At its base, Planned Parenthood was created to provide health services and information to women looking for assistance. But, when you look at advertisements for Planned Parenthood both old and new, another thread emerges: While the theme of information never goes away, the target audience seems to change. From the 1940s to the present day, Planned Parenthood’s ads shift from a focus on nuclear families, and women being a part of a male-dominated structure, to a focus on an independent woman, making choices for herself.

Early Planned Parenthood advertising mostly took the form of pamphlets, like these found in the Harvard archives. The pamphlets stress family-planning and appear to be aimed at married couples and nuclear families who found themselves in the middle of the Baby Boom.

The following three come from Abraham Stone, who Harvard describes as the “Medical Director and later Director of the Margaret Sanger Research Bureau in New York City,” and later the “administrator at the Planned Parenthood Federation of America and the International Planned Parenthood Federation from the 1940s until his death in 1959.”
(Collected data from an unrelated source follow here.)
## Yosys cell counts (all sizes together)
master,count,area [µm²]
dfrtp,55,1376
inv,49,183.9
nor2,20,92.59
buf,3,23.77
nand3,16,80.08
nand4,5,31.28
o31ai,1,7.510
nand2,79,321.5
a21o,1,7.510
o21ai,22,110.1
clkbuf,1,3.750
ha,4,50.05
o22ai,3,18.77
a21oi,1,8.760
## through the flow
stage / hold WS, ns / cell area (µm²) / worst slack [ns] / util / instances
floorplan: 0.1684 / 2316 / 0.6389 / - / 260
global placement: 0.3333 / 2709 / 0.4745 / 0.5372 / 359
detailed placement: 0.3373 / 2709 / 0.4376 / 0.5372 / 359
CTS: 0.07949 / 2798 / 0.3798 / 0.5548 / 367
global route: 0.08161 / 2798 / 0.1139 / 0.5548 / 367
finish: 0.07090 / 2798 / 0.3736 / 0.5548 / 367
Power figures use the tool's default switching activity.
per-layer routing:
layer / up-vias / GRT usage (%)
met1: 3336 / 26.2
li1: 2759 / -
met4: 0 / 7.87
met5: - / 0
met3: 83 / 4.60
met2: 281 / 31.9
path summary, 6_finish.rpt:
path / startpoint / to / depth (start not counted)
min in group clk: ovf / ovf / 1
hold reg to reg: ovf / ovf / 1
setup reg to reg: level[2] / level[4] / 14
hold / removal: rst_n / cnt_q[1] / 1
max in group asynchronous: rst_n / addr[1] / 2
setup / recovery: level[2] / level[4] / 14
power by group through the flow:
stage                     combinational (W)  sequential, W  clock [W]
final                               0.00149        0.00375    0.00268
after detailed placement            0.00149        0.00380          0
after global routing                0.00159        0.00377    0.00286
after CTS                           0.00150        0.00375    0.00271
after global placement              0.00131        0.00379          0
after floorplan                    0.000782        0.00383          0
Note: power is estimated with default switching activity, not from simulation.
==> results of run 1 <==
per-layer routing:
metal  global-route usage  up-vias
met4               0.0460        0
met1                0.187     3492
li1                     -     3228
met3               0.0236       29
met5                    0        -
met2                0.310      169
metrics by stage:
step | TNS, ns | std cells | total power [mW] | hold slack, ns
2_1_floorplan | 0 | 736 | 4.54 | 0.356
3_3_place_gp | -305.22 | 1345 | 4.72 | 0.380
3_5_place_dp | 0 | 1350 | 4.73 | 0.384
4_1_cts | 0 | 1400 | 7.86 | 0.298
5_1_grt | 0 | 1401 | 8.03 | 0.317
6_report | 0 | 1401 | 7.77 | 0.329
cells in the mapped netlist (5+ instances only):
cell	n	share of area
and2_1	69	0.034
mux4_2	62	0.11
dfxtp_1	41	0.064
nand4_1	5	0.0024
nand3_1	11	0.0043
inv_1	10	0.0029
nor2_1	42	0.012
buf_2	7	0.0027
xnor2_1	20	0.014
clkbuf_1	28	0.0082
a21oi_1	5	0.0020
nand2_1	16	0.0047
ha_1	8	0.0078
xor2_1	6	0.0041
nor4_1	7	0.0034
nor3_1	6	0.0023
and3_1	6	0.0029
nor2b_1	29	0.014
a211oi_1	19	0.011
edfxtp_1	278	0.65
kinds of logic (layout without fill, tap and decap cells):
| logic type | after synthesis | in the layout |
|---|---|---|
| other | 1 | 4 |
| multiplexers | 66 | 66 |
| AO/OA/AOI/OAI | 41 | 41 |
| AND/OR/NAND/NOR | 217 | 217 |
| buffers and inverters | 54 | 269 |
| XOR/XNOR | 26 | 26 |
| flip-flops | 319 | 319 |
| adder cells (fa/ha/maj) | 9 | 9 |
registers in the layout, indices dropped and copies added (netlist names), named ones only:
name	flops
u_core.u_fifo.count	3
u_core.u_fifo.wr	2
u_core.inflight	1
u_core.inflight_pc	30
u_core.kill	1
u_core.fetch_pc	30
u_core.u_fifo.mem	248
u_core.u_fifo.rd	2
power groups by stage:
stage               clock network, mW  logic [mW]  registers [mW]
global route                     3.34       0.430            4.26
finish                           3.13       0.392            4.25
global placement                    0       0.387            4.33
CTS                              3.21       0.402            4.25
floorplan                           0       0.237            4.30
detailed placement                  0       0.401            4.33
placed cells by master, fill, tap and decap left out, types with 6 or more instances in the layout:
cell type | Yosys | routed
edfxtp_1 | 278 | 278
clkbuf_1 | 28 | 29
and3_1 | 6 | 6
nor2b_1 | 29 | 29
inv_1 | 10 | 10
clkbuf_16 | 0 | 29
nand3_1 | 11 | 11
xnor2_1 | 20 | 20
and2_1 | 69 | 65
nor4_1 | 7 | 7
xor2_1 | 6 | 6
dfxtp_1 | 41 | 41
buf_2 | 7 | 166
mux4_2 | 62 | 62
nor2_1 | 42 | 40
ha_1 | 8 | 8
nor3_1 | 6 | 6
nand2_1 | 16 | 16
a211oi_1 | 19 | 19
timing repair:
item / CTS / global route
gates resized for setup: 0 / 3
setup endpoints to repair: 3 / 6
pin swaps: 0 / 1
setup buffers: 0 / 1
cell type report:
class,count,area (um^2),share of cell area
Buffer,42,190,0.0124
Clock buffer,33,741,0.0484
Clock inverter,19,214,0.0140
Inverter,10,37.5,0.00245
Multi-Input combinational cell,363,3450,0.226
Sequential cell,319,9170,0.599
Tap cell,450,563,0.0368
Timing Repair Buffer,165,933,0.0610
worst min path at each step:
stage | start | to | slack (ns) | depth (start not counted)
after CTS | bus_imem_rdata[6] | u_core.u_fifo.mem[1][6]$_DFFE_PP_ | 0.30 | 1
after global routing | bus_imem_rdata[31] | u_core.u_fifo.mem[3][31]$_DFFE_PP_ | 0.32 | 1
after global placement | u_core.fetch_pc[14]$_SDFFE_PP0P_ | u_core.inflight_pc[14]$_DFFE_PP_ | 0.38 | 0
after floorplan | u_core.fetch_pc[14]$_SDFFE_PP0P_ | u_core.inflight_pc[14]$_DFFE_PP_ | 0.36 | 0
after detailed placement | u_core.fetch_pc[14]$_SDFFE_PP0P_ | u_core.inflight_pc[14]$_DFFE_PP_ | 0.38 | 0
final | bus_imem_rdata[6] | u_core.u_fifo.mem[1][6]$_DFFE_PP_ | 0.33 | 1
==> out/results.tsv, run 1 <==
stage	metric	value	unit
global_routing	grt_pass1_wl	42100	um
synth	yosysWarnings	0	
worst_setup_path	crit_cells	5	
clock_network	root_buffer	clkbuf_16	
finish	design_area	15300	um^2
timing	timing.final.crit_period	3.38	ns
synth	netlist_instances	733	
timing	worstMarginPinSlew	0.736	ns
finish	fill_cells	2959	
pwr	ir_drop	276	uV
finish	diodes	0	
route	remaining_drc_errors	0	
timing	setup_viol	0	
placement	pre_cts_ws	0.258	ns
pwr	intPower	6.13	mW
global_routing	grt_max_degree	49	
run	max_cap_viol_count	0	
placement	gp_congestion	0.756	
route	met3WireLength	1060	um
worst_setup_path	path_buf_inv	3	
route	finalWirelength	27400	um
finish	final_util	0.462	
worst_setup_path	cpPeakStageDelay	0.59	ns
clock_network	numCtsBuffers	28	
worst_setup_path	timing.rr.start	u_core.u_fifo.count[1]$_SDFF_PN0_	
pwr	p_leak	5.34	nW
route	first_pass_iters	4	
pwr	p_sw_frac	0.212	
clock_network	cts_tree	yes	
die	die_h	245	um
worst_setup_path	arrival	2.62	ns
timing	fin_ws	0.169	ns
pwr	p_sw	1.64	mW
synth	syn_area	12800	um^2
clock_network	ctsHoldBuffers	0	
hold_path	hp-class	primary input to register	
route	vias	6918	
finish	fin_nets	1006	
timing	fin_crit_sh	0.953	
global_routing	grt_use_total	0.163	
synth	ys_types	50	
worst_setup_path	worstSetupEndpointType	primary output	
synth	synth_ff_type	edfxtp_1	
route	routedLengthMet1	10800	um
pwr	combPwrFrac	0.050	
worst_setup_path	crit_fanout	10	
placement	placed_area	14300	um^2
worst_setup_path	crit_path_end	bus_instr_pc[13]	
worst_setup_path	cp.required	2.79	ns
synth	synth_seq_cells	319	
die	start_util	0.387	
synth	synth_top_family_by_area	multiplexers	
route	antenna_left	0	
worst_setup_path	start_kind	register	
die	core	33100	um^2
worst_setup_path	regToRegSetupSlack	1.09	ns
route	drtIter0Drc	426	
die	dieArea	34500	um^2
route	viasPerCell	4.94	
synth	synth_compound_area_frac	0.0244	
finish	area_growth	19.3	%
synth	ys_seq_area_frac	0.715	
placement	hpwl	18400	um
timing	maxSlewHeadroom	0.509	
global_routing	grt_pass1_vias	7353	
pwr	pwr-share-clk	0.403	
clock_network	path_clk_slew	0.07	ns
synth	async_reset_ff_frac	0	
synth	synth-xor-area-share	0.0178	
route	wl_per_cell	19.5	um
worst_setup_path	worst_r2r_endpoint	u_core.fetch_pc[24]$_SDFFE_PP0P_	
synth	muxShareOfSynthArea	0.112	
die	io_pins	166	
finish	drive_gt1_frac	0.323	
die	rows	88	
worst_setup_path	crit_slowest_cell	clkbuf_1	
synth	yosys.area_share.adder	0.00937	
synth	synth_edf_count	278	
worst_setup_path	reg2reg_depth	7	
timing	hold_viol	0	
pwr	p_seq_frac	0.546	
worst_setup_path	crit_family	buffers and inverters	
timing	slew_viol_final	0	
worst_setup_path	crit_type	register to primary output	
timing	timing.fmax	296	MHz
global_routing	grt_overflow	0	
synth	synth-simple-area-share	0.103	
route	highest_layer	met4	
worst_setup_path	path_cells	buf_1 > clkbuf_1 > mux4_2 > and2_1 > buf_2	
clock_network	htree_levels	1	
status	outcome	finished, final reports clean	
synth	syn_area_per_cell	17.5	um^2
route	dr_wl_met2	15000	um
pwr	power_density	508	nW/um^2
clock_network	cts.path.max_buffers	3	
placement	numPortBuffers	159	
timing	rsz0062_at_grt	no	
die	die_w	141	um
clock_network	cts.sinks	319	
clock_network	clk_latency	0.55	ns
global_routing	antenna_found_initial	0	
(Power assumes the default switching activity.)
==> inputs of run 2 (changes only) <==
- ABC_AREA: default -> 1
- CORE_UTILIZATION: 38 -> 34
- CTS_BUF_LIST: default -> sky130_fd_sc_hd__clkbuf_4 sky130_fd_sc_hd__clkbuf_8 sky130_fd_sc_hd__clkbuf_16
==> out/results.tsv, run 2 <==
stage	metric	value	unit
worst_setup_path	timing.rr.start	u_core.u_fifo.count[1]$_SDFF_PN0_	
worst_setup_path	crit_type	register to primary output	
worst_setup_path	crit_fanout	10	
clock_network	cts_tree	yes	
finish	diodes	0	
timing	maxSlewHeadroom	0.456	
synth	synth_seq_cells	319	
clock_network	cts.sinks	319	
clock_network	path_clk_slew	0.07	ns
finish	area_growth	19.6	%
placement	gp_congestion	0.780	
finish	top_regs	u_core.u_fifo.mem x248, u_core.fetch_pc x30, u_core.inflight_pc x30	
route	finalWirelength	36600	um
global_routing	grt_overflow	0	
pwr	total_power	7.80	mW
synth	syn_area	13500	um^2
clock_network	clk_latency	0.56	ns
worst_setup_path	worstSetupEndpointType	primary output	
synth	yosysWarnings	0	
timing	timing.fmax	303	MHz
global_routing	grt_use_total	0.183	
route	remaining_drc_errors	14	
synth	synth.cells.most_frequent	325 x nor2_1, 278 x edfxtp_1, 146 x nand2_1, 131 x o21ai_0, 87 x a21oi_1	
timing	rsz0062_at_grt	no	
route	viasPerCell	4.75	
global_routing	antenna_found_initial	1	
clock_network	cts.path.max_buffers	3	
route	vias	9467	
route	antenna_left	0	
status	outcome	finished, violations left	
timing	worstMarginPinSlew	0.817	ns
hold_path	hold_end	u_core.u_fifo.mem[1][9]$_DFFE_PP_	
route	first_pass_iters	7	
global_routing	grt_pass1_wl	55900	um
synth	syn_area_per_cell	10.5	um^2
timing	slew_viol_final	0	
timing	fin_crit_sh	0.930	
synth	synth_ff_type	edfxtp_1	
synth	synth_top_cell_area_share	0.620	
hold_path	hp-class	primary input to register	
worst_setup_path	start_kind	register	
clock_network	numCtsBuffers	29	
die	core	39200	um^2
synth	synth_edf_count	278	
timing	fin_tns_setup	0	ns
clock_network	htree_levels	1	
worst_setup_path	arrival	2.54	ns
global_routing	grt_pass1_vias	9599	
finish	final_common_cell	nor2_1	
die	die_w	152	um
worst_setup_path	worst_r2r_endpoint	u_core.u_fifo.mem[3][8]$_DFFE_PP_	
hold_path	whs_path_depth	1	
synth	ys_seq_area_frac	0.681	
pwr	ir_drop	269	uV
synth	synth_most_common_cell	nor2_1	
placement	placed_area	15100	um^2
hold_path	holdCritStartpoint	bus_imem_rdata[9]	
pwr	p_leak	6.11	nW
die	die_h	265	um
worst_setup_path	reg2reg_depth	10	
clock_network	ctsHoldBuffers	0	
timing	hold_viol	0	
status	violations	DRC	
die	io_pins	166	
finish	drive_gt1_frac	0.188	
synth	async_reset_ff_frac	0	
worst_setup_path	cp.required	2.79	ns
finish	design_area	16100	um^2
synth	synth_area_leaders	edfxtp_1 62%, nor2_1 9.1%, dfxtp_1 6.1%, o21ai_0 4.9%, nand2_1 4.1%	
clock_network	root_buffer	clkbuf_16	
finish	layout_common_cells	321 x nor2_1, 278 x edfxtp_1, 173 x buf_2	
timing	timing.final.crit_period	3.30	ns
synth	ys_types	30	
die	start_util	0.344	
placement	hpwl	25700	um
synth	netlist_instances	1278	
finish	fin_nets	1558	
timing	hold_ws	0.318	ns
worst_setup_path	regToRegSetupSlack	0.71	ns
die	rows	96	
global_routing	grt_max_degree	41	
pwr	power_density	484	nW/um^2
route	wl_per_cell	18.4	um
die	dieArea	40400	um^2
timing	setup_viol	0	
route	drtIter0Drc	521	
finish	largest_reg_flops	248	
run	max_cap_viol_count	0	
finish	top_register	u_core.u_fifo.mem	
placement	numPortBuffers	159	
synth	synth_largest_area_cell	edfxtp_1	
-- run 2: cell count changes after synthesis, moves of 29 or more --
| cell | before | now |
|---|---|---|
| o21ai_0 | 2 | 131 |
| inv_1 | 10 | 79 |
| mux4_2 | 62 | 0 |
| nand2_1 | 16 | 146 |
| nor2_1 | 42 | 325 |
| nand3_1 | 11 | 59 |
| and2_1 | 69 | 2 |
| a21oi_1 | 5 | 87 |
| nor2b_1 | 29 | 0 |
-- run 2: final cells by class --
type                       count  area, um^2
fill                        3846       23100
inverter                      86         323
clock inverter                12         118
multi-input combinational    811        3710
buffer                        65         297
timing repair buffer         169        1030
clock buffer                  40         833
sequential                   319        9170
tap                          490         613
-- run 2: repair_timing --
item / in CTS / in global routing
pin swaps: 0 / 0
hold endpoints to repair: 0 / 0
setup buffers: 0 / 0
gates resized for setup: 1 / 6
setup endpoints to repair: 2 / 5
Issues like “child spacing” were a concern in these times and Planned Parenthood was offering to help.

This 1947 ad expresses similar themes, saying Planned Parenthood “saves lives – saves homes.”

Other pamphlets like the one above stressed “health and well-being.” This pamphlet also marks one of the earliest uses of photography instead of illustration in Planned Parenthood advertising.

Here two women set up a Planned Parenthood display that uses the organization’s slogan “Every baby wanted and loved.” It stresses “healthy mothers” and “happy families.”

The slogan was soon shortened to “Every Child A Wanted Child,” as seen in this ad in the Toledo Blade in 1959.

(Certain segments of the anti-reproductive rights movement have equated this slogan with eugenics.)

This one has been used a lot by anti-reproductive rights protestors, too, because, in advertising birth control, it says:

abortion kills the life of a baby after it has begun. it is dangerous to your life and health. It may make you sterile so that when you want a child you cannot have it. Birth control merely postpones the beginning of life.

Another newspaper ad, this one from 1966, calls for people to request literature about family planning or even work/volunteer for the Toledo chapter.

As the sexual revolution progressed, “choice not chance” became the more dominant theme. A shift is signalled. Take this Schenectady Gazette ad from 1968.

The 1972 ad above stresses the financial impact having a baby can have. It reads, in part: “We think children are priceless, too. But if a child happens to be unplanned, it could mean financial pressures…it’s a whole other life to provide for.”

This one is from the 1980s, and interestingly (to me) it’s from the Utah branch of Planned Parenthood.

The overarching theme becomes women being responsible for themselves:

That’s Marcia Goldstein, the organizations’s publicity director at the time, in 1967. That ad was going to be displayed on buses in New York City; decades later, that message carries through, with the slogan “The choice is now in your hand.”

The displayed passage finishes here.